Haemophilus influenzae type b epiglottitisBMJ 2003; 326 doi: https://doi.org/10.1136/bmj.326.7383.284/a (Published 01 February 2003) Cite this as: BMJ 2003;326:284
Occasional cases will present
- Carline Lee (firstname.lastname@example.org), specialist registrar,
- Andrew Coatsworth, consultant
- Otorhinolaryngology Department, York District Hospital, York YO3 7HE
- Newcastle General Hospital, Newcastle upon Tyne NE4 6BE
- Oxford Vaccine Group, University Department Paediatrics, John Radcliffe Hospital, Oxford OX3 9DU
- Paediatric Infectious Disease Unit, St George's Hospital, London SW17 0QT
- Immunisation Division, Public Health Laboratory Service Communicable Disease Surveillance Centre, London NW9 5EQ
- Public Health Laboratory Service Haemophilus Reference Unit, John Radcliffe Hospital
EDITOR—Tanner et al describe Haemophilus influenzae type b as a cause of acute upper airways obstruction in children.1 Such epiglottitis has indeed become much less common since the introduction of the Hib vaccine, and therefore doctors are not as experienced in managing this life threatening condition now as they were previously.
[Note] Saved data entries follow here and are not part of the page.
**config.mk**
```make
export PLATFORM = sky130hd
export DESIGN_NAME = alu_arbiter
export DESIGN_NICKNAME = d
export VERILOG_FILES = /design/src/rtl/alu_pkg.sv /design/src/rtl/rr_arb2.sv /design/src/rtl/alu_arbiter.sv
export SDC_FILE = /design/constraint.sdc
export NUM_CORES = 1
export LEC_CHECK = 0
export ABC_AREA = 1
export CELL_PAD_IN_SITES_DETAIL_PLACEMENT = 1
export CELL_PAD_IN_SITES_GLOBAL_PLACEMENT = 2
export CORE_MARGIN = 10
export CORE_UTILIZATION = 30
export CTS_CLUSTER_SIZE = 30
export DETAILED_ROUTE_END_ITERATION = 10
export DONT_BUFFER_PORTS = 1
export PLACE_DENSITY = 0.75
export SETUP_SLACK_MARGIN = 0.05
export SYNTH_ARGS = -nofsm -noshare
export SYNTH_HDL_FRONTEND = slang
export SYNTH_HIERARCHICAL = 1
export SYNTH_SLANG_ARGS = --single-unit
```
**constraint.sdc**
```tcl
create_clock -name clk -period 1.4 [get_ports clk]
set_input_delay 0.21 -clock clk [delete_from_list [all_inputs] [get_ports clk]]
set_output_delay 0.21 -clock clk [all_outputs]
set_load 0.005 [all_outputs]
```
**src/rtl/alu_pkg.sv**
```systemverilog
// Shared definitions for the ALU arbiter: ALU op codes and the issue FSM encoding.
package alu_pkg;

  localparam logic [3:0] ADD  = 4'd0;
  localparam logic [3:0] SUB  = 4'd1;
  localparam logic [3:0] SLT  = 4'd2;
  localparam logic [3:0] SLTU = 4'd3;
  localparam logic [3:0] XOR  = 4'd4;
  localparam logic [3:0] ORR  = 4'd5;
  localparam logic [3:0] AND  = 4'd6;
  localparam logic [3:0] SLL  = 4'd7;
  localparam logic [3:0] SRL  = 4'd8;
  localparam logic [3:0] SRA  = 4'd9;
  localparam logic [3:0] ADDU = 4'd10;
  localparam logic [3:0] SUBU = 4'd11;

  typedef enum logic [1:0] {
    IDLE  = 2'd0,
    ISSUE = 2'd1,
    RESP  = 2'd2
  } arb_state_e;

endpackage

```
**src/rtl/rr_arb2.sv**
```systemverilog
// Two-way round-robin pick: a lone requester always wins, a tie goes to the
// requester that was not granted last.
module rr_arb2 (
  input  logic [1:0] valid_i,
  input  logic       last_grant_i,
  output logic       winner_o,
  output logic       any_valid_o
);

  always_comb begin
    any_valid_o = |valid_i;
    winner_o    = 1'b0;
    if (valid_i == 2'b11) begin
      winner_o = ~last_grant_i;
    end else if (valid_i[1]) begin
      winner_o = 1'b1;
    end
  end

endmodule

```
**src/rtl/alu_arbiter.sv**
```systemverilog
// Time-shares one external ALU between two requesters, one operation in flight.
// Optional grant counters are enabled with the ALU_ARB_STATS_EN macro.
module alu_arbiter
  import alu_pkg::*;
#(
  parameter int WIDTH = 32
) (
  input  logic             clk,
  input  logic             reset,
  input  logic             r0_req_valid,
  output logic             r0_req_ready,
  input  logic [3:0]       r0_ctrl,
  input  logic [4:0]       r0_shamt,
  input  logic [WIDTH-1:0] r0_a,
  input  logic [WIDTH-1:0] r0_b,
  output logic             r0_rsp_valid,
  input  logic             r0_rsp_ready,
  input  logic             r1_req_valid,
  output logic             r1_req_ready,
  input  logic [3:0]       r1_ctrl,
  input  logic [4:0]       r1_shamt,
  input  logic [WIDTH-1:0] r1_a,
  input  logic [WIDTH-1:0] r1_b,
  output logic             r1_rsp_valid,
  input  logic             r1_rsp_ready,
  output logic [WIDTH-1:0] rsp_data,
  output logic             rsp_zero,
  output logic [3:0]       alu_control,
  output logic [4:0]       alu_shamt,
  output logic [WIDTH-1:0] alu_a,
  output logic [WIDTH-1:0] alu_b,
  input  logic [WIDTH-1:0] alu_out
`ifdef ALU_ARB_STATS_EN
  ,
  output logic [31:0]      grant_cnt0,
  output logic [31:0]      grant_cnt1
`endif
);

  arb_state_e       state_q, state_d;
  logic             owner_q, owner_d;
  logic             last_grant_q, last_grant_d;
  logic [3:0]       alu_control_q, alu_control_d;
  logic [4:0]       alu_shamt_q, alu_shamt_d;
  logic [WIDTH-1:0] alu_a_q, alu_a_d;
  logic [WIDTH-1:0] alu_b_q, alu_b_d;
  logic [WIDTH-1:0] rsp_data_q, rsp_data_d;
  logic             rsp_zero_q, rsp_zero_d;

  logic             winner;
  logic             any_valid;
  logic             accept;
  logic             owner_rsp_ready;

  rr_arb2 u_rr_arb2 (
    .valid_i      ({r1_req_valid, r0_req_valid}),
    .last_grant_i (last_grant_q),
    .winner_o     (winner),
    .any_valid_o  (any_valid)
  );

  // Reset gates the grant so a requester never sees a handshake that the
  // reset edge would then discard.
  assign accept          = (state_q == IDLE) && any_valid && !reset;
  assign owner_rsp_ready = owner_q ? r1_rsp_ready : r0_rsp_ready;

  always_comb begin
    state_d       = state_q;
    owner_d       = owner_q;
    last_grant_d  = last_grant_q;
    alu_control_d = alu_control_q;
    alu_shamt_d   = alu_shamt_q;
    alu_a_d       = alu_a_q;
    alu_b_d       = alu_b_q;
    rsp_data_d    = rsp_data_q;
    rsp_zero_d    = rsp_zero_q;

    case (state_q)
      IDLE: begin
        if (accept) begin
          if (winner) begin
            alu_control_d = r1_ctrl;
            alu_shamt_d   = r1_shamt;
            alu_a_d       = r1_a;
            alu_b_d       = r1_b;
          end else begin
            alu_control_d = r0_ctrl;
            alu_shamt_d   = r0_shamt;
            alu_a_d       = r0_a;
            alu_b_d       = r0_b;
          end
          owner_d      = winner;
          last_grant_d = winner;
          state_d      = ISSUE;
        end
      end
      ISSUE: begin
        rsp_data_d = alu_out;
        rsp_zero_d = (alu_out == '0);
        state_d    = RESP;
      end
      RESP: begin
        if (owner_rsp_ready) begin
          state_d = IDLE;
        end
      end
      default: begin
        state_d = IDLE;
      end
    endcase
  end

  always_ff @(posedge clk) begin
    if (reset) begin
      state_q       <= IDLE;
      owner_q       <= 1'b0;
      last_grant_q  <= 1'b1;
      alu_control_q <= '0;
      alu_shamt_q   <= '0;
      alu_a_q       <= '0;
      alu_b_q       <= '0;
      rsp_data_q    <= '0;
      rsp_zero_q    <= 1'b1;
    end else begin
      state_q       <= state_d;
      owner_q       <= owner_d;
      last_grant_q  <= last_grant_d;
      alu_control_q <= alu_control_d;
      alu_shamt_q   <= alu_shamt_d;
      alu_a_q       <= alu_a_d;
      alu_b_q       <= alu_b_d;
      rsp_data_q    <= rsp_data_d;
      rsp_zero_q    <= rsp_zero_d;
    end
  end

  assign r0_req_ready = accept && !winner;
  assign r1_req_ready = accept && winner;
  assign r0_rsp_valid = (state_q == RESP) && !owner_q;
  assign r1_rsp_valid = (state_q == RESP) && owner_q;

  assign rsp_data    = rsp_data_q;
  assign rsp_zero    = rsp_zero_q;
  assign alu_control = alu_control_q;
  assign alu_shamt   = alu_shamt_q;
  assign alu_a       = alu_a_q;
  assign alu_b       = alu_b_q;

`ifdef ALU_ARB_STATS_EN
  logic [31:0] grant_cnt0_q;
  logic [31:0] grant_cnt1_q;

  // Counters stick at all-ones rather than wrapping.
  always_ff @(posedge clk) begin
    if (reset) begin
      grant_cnt0_q <= '0;
      grant_cnt1_q <= '0;
    end else begin
      if (r0_req_ready && (grant_cnt0_q != 32'hFFFF_FFFF)) begin
        grant_cnt0_q <= grant_cnt0_q + 32'd1;
      end
      if (r1_req_ready && (grant_cnt1_q != 32'hFFFF_FFFF)) begin
        grant_cnt1_q <= grant_cnt1_q + 32'd1;
      end
    end
  end

  assign grant_cnt0 = grant_cnt0_q;
  assign grant_cnt1 = grant_cnt1_q;
`endif

endmodule

```
==> impl_results.html, run 1 <==
<table>
<tr><th>Metric</th><th>Value</th></tr>
<tr><th colspan="2">Outcome</th></tr>
<tr><td>Run status</td><td>finished with violations</td></tr>
<tr><td>Violated checks</td><td>negative hold slack</td></tr>
<tr><th colspan="2">Synthesis</th></tr>
<tr><td>Post-synth cell types</td><td>16</td></tr>
<tr><td>Post-synthesis instance area</td><td>4850 sq um</td></tr>
<tr><td>Instance count of the mapped netlist</td><td>749</td></tr>
<tr><td>Portion of netlist area occupied by mux cells</td><td>0</td></tr>
<tr><td>Combinational family with the most area after synthesis</td><td>simple AND/OR/NAND/NOR gates</td></tr>
<tr><td>Post-synthesis sequential area ratio</td><td>0.454</td></tr>
<tr><td>Simple-gate share of the synthesized area</td><td>0.366</td></tr>
<tr><td>Post-Synth Adder-Cell Area</td><td>0</td></tr>
<tr><td>Number of synthesized register bits</td><td>110</td></tr>
<tr><td>Post-synthesis area per instance</td><td>6.48 sq um</td></tr>
<tr><td>Total of warnings raised by yosys</td><td>6</td></tr>
<tr><td>Syn Nets</td><td>933</td></tr>
<tr><td>Post-synthesis share of cell area spent on xor and xnor gates</td><td>0</td></tr>
<tr><td>Compound-gate portion of the synthesized area</td><td>0.112</td></tr>
<tr><th colspan="2">Floorplan</th></tr>
<tr><td>Number of top-level pins</td><td>294</td></tr>
<tr><td>Horizontal extent of the die</td><td>147 um</td></tr>
<tr><td>Height of the die</td><td>147 um</td></tr>
<tr><td>Standard cell core area</td><td>15900 sq um</td></tr>
<tr><td>Overall die area</td><td>21700 sq um</td></tr>
<tr><td>Effective utilization at floorplan</td><td>0.306</td></tr>
<tr><td>Placement Rows</td><td>46</td></tr>
<tr><th colspan="2">Critical path</th></tr>
<tr><td>Cell family with most CP delay</td><td>flip-flops</td></tr>
<tr><td>Slowest library cell on the worst path</td><td>sky130_fd_sc_hd__dfxtp_2</td></tr>
<tr><td>R2R Path End</td><td>alu_a[17]</td></tr>
<tr><td>Worst setup path class</td><td>reg2out</td></tr>
<tr><td>Cells along the critical path</td><td>a21oi_4, inv_2, buf_12, nand2_8, inv_4</td></tr>
<tr><td>Startpoint of the worst register-to-register path</td><td>last_grant_q</td></tr>
<tr><td>Critical path arrival</td><td>1.16 ns</td></tr>
<tr><td>Critical path buffers and inverters</td><td>3</td></tr>
<tr><td>Required @ worst endpoint</td><td>1.19 ns</td></tr>
<tr><td>Capturing element type of the critical path</td><td>output port</td></tr>
<tr><td>Category of the worst setup path launch point</td><td>flop</td></tr>
<tr><td>Worst reg2reg setup slack</td><td>0.09 ns</td></tr>
<tr><td>Worst reg2reg path depth</td><td>7</td></tr>
<tr><td>Largest driver fanout on the critical path</td><td>3</td></tr>
<tr><td>Delay contributed by the slowest stage of the critical path</td><td>0.34 ns</td></tr>
<tr><th colspan="2">Detailed routing</th></tr>
<tr><td>Routed via count divided by cell count</td><td>4.85</td></tr>
<tr><td>Post-Route WL</td><td>19000 um</td></tr>
<tr><td>Average wire length per cell after detail routing</td><td>19.8 um</td></tr>
<tr><td>Detailed-routing iteration count for the pre-antenna-repair pass</td><td>4</td></tr>
<tr><td>Final ANT Viol Nets</td><td>0</td></tr>
<tr><td>Routed vias</td><td>4652</td></tr>
<tr><td>Number of remaining DRC errors</td><td>0</td></tr>
<tr><td>Violation count after the first detailed-route iteration</td><td>144</td></tr>
<tr><th colspan="2">Place</th></tr>
<tr><td>Setup slack after placement</td><td>0.0990 ns</td></tr>
<tr><td>Placed Instance Area</td><td>5040 sq um</td></tr>
<tr><td>Cell Count Post-Placement</td><td>927</td></tr>
<tr><td>Final GP Congestion</td><td>0.767</td></tr>
<tr><td>Number of port buffers</td><td>0</td></tr>
<tr><td>Placed wire-length estimate after detailed placement</td><td>13700 um</td></tr>
<tr><th colspan="2">Power</th></tr>
<tr><td>Leakage power</td><td>2.45 nW</td></tr>
<tr><td>Power share of the combinational group</td><td>0.161</td></tr>
<tr><td>Internal power contribution</td><td>5.13 mW</td></tr>
<tr><td>Switching power share of the total</td><td>0.307</td></tr>
<tr><td>Clock network fraction of design power</td><td>0.349</td></tr>
<tr><td>Sequential cell fraction of total power</td><td>0.490</td></tr>
<tr><td>Worst IR Drop VDD</td><td>0.552 mV</td></tr>
<tr><td>Power density over the cells</td><td>1310 nW/um^2</td></tr>
<tr><td>Total power after layout</td><td>7.40 mW</td></tr>
<tr><td>Sw power</td><td>2.27 mW</td></tr>
<tr><th colspan="2">Cells and area</th></tr>
<tr><td>Final std cell area, no fill</td><td>5640 sq um</td></tr>
<tr><td>Multi-input combinational cell area</td><td>2360 sq um</td></tr>
<tr><td>Most frequent cells in the layout</td><td>sky130_fd_sc_hd__nand2_1, sky130_fd_sc_hd__dfxtp_1, sky130_fd_sc_hd__a21oi_1, sky130_fd_sc_hd__nor2_1, sky130_fd_sc_hd__o21ai_0</td></tr>
<tr><td>Layout overhead on the synthesized area</td><td>16.2%</td></tr>
<tr><td>NumNets Final</td><td>922</td></tr>
<tr><td>Fin cells</td><td>959</td></tr>
<tr><td>Share of post-route cells with drive strength above 1</td><td>0.0754</td></tr>
<tr><td>Number of filler cells placed in the layout</td><td>2044</td></tr>
<tr><td>Final core occ</td><td>0.355</td></tr>
<tr><td>Antenna Cells</td><td>0</td></tr>
<tr><td>Leading cell type in the layout, fill and taps excluded</td><td>sky130_fd_sc_hd__nand2_1</td></tr>
<tr><td>Sequential standard cell area</td><td>2210 sq um</td></tr>
<tr><th colspan="2">Clocking</th></tr>
<tr><td>CTS Root Cell</td><td>sky130_fd_sc_hd__clkbuf_16</td></tr>
<tr><td>Hold buffer count at CTS</td><td>5</td></tr>
<tr><td>Clock transition at the registers of the reported paths</td><td>0.08 ns</td></tr>
<tr><td>Number of sinks on the clock net</td><td>110</td></tr>
<tr><td>Clock Path Buffers</td><td>2</td></tr>
<tr><td>Source-to-sink clock delay at the later pin of the worst-skew pair</td><td>0.36 ns</td></tr>
<tr><td>TritonCTS buffer count</td><td>9</td></tr>
<tr><td>TritonCTS clock tree</td><td>built</td></tr>
<tr><td>Number of levels the H-tree was split into</td><td>3</td></tr>
<tr><th colspan="2">Min path</th></tr>
<tr><td>Hold path startpoint</td><td>reset</td></tr>
<tr><td>Worst Hold Path Cells</td><td>1</td></tr>
<tr><td>Worst Hold Class</td><td>in2reg</td></tr>
<tr><td>Hold Path End</td><td>alu_shamt[1]</td></tr>
<tr><th colspan="2">STA</th></tr>
<tr><td>Slew at the pin closest to its max-slew limit</td><td>0.334 ns</td></tr>
<tr><td>Largest clock skew in the final design</td><td>0.0124 ns</td></tr>
<tr><td>Headroom to the max-slew limit</td><td>0.777</td></tr>
<tr><td>Setup repair after global routing missed its margin</td><td>true</td></tr>
<tr><td>Number of setup violations in the final report</td><td>0</td></tr>
<tr><td>Worst hold slack</td><td>-0.0799 ns</td></tr>
<tr><td>Time the worst path needs with I/O delays and setup</td><td>1.37 ns</td></tr>
<tr><td>Aggregate negative setup slack</td><td>0 ns</td></tr>
<tr><td>Least setup slack across all paths after layout</td><td>0.0325 ns</td></tr>
<tr><td>Hold Violations, Final</td><td>69</td></tr>
<tr><td>Peak Freq</td><td>731 MHz</td></tr>
<tr><td>Final Cycle Share</td><td>0.977</td></tr>
<tr><td>Final Max Tran Viols</td><td>0</td></tr>
<tr><th colspan="2">Run</th></tr>
<tr><td>Max-cap check violation count</td><td>0</td></tr>
<tr><th colspan="2">GRT</th></tr>
<tr><td>Total grt overflow</td><td>0</td></tr>
<tr><td>Largest net degree at the start of global routing</td><td>72</td></tr>
<tr><td>Initial antenna violation count</td><td>0</td></tr>
<tr><td>Overall track demand over capacity in global routing</td><td>0.158</td></tr>
<tr><td>Via count of the first global-routing pass</td><td>5036</td></tr>
<tr><td>Wire length of the first global-routing pass</td><td>27500 um</td></tr>
</table>
## registers in the layout, indices dropped and copies added, names as in the netlist
register / flops
alu_b: 32
alu_control: 4
alu_a: 32
rsp_data: 32
rsp_zero: 1
last_grant_q: 1
state_q: 2
alu_shamt: 5
owner_q: 1
## worst max-delay path by stage
| stage | to | slack (ns) | depth (start not counted) | start |
|---|---|---|---|---|
| 6_report | r0_req_ready | 0.03 | 5 | last_grant_q |
| 2_1_floorplan | alu_a[21] | 0.23 | 7 | last_grant_q |
| 4_1_cts | r0_req_ready | 0.007 | 5 | last_grant_q |
| 3_3_place_gp | alu_a[20] | 0.17 | 6 | state_q[0] |
| 3_5_place_dp | alu_a[5] | 0.1 | 6 | state_q[0] |
| 5_1_grt | r0_req_ready | -0.03 | 5 | last_grant_q |
## repair_timing
action,CTS,global route
pin swaps,2,1
setup endpoints to repair,4,71
buffers inserted,5,0
endpoints found under the hold margin,75,69
cloned,0,6
resized for setup,13,15
## layout make-up
cell class | instances | share of cell area
clock inverters | 7 | 0.0135
flip-flops and latches | 110 | 0.391
well taps | 216 | 0.0479
multi-input cells | 571 | 0.419
clock buffers | 9 | 0.0399
inverters | 18 | 0.0138
repair buffers | 28 | 0.0750
## power groups by stage
stage	Combinational (mW)	Clock, mW	Sequential, mW
2_1_floorplan	0.829	0	3.60
3_3_place_gp	0.988	0	3.70
3_5_place_dp	1.04	0	3.71
4_1_cts	1.09	2.68	3.64
5_1_grt	1.38	2.81	3.66
6_report	1.19	2.58	3.62
## per-layer routing
metal | GRT usage | up-vias | wire, um
met5 | 0 | - | 0
met4 | 0.0491 | 0 | 253
met3 | 0.0685 | 14 | 1840
met2 | 0.284 | 175 | 9630
met1 | 0.162 | 2158 | 7300
li1 | - | 2305 | -
## Yosys cell counts, drive strengths merged
library cell,n,share of area
a21oi,76,0.078
buf,32,0.040
clkbuf,18,0.014
dfxtp,110,0.45
inv,18,0.014
nand2,374,0.29
nand3,13,0.013
nand4,2,0.0057
nor2,71,0.055
nor3,1,0.0010
o21ai,33,0.034
or2,1,0.0013
## cells by family (layout without fill, tap and decap cells)
group | after synthesis | in the layout
AOI/OAI and AO/OA | 109 | 109
DFF | 110 | 110
and+or+nand+nor | 462 | 462
buffers and inverters | 68 | 62
Power figures use the tool's default switching activity.
==> run 2, diff against run 1 <==
- SYNTH_HIERARCHICAL: 1 -> not set
==> run 2 against run 1 <==
- the run ends with negative hold slack, negative setup slack left
- clock skew decreased by 0.0071 ns
- sequential share of layout area fell by 0.66 points
- core utilization grew 0.48 points
- register-to-register slack worse by 0.11 ns
- setup slack worse by 0.082 ns
- global-route usage barely moved
- non-clock buffer count is 7 higher
- clock-buffer cell count up 2
- final area is 1.7% higher
- wire length increased by 1.1%
- synthesized area up 1.1%
- first-iteration DRC count is 21% lower
- largest power group unchanged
The vaccine is not 100% effective; so occasional cases will present, and clinicians must be aware of the dangers and how to avoid them.
In the cases quoted, two of the three patients had been sent for a lateral neck x ray film before the airway was secured. This is contraindicated in patients suspected of having epiglottitis because at any time the patient may lose their airway, and a radiology department is not a safe environment to manage this problem.